Ultrafast hydration dynamics in protein unfolding: human serum albumin.

We report studies of unfolding and ultrafast hydration dynamics of the protein human serum albumin. Unique in this study is our ability to examine different domains of the same protein and the intermediate on the way to the unfolded state. With femtosecond resolution and site-selective labeling, we isolate the dynamics of domains I and II of the native protein, domain I of the intermediate at 2 M guanidine hydrochloride, and the unfolded state at 6 M of the denaturant.
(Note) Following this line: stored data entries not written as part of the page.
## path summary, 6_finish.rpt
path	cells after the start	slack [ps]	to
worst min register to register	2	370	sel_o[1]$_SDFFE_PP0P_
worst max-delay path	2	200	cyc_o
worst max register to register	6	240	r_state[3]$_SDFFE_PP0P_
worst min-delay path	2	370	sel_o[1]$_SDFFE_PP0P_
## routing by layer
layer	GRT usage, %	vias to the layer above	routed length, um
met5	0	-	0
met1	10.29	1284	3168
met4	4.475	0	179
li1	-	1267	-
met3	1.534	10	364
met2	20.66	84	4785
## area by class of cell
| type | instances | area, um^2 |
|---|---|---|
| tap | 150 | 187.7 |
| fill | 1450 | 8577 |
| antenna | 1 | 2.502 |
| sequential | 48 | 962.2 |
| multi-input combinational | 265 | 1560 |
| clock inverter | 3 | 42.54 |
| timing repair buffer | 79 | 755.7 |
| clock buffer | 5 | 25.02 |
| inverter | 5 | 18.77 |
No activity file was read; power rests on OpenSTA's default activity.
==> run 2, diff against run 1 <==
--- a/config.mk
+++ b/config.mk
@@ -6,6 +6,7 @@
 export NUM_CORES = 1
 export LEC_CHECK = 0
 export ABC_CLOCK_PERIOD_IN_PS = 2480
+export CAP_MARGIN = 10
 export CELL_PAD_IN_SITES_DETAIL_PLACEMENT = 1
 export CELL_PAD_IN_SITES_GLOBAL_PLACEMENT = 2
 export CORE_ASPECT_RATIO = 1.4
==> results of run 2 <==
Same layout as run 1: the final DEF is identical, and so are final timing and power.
For studies of unfolding, we used the fluorophores, acrylodan (covalently bound to Cys-34 in domain I) and the intrinsic tryptophan (domain II), whereas for hydration dynamics, we probed acrylodan and prodan; the latter is bound to domain II. From the time-dependent spectra and the correlation functions, we obtained the time scale of dynamically ordered water: 57 ps for the more stable domain I and 32 ps for the less stable domain II, in contrast to approximately 0.8 ps for labile, bulk-type water. This trend suggests an increased hydrophilic residues-water interaction of domain I, contrary to some packing models. In the intermediate state, which is characterized by essentially intact domain I and unfolded domain II, the dynamics of ordered water around domain I is nearly the same (61 ps) as that of native state (57 ps), whereas that in the unfolded protein is much shorter (13 ps). We discuss the role of this fluidity in the correlation between stability and function of the protein.